"Dieci anni nella Juve, è stata una grande storia d'amore. Io, David Trezeguet resterò per sempre tifoso della Juve. Anzi, il giorno in cui la squadra bianconera vincerà lo scudetto, andrò a Torino e chiederò alla famiglia Agnelli di inventare una maglia con la terza stella. E sarò il primo ad indossarla". Spinge quasi alle lacrime i tifosi bianconeri, ad appena una settimana dal suo addio, col trasferimento all'Hercules di Alicante, il bomber franco-argentino, uno dei sacrificati illustri della mezza rivoluzione della nuova Signora di Marotta e Del Neri.
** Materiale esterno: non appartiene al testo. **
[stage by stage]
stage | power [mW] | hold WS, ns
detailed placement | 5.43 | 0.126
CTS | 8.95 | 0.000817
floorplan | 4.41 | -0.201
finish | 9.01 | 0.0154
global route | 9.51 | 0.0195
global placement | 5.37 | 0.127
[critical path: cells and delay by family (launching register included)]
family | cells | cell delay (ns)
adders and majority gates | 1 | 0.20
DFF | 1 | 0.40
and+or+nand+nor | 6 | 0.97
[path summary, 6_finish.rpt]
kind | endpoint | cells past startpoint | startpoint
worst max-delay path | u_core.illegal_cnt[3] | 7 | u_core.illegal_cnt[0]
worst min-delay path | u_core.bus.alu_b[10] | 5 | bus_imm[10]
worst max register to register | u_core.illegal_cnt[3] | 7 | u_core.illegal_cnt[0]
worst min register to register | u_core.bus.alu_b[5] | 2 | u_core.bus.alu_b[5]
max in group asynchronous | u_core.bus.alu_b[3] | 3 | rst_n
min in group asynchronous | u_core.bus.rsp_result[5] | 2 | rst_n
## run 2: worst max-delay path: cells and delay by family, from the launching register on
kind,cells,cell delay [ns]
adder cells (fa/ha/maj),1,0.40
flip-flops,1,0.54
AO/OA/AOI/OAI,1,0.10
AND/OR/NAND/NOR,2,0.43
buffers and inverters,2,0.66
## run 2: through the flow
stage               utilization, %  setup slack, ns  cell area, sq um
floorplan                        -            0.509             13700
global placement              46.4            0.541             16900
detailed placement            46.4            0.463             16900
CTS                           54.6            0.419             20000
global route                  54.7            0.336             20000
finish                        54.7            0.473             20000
"I due titoli che ci hanno tolto sono stati una clamorosa ingiustizia. Lo penso io, lo pensa chi ama la Juve, ma ne sono convinti anche i giocatori dell'Inter, con i quali ho parlato. L'ultima Juve riparte quasi da zero. Una scelta coraggiosa. Però bisogna avere il coraggio di dire alla gente bianconera che ci vorrà un po' di tempo per tornare a essere la squadra da battere. Da amico della Juve penso che sarebbe bellissimo riconquistare la Champions e centrare l'Europa League. Sarebbe una stagione da dieci. Lo scudetto è pane per Inter e Milan" i pronostici alla "Gazzetta dello Sport" della punta di Rouen.
"E' bello vedere Andrea Agnelli presidente. Io sono cresciuto nel mito dell'Avvocato. Quando veniva al campo eravamo tutti imbambolati. Come se lui avesse vinto 10 mondiali, 10 Champions, 10 scudetti. Andrea dovrà ricreare la stessa magia con i più giovani. La mia più bella vittoria nei miei dieci anni in bianconero è stata la promozione dalla B alla A. Una fantastica esperienza di vita. I tifosi ci consideravano degli eroi perché avevamo scelto di restare. Si sentiva stima, amore. E intorno a noi abbiamo visto crescere dei ragazzini che oggi sono dei grandi giocatori. Penso a Chiellini, a Marchisio. Se qualcuno credeva di ammazzare la Juve scaraventandola in Serie B allora ha proprio sbagliato tutto. Quell'esperienza ha reso ancora più grande il mondo Juve".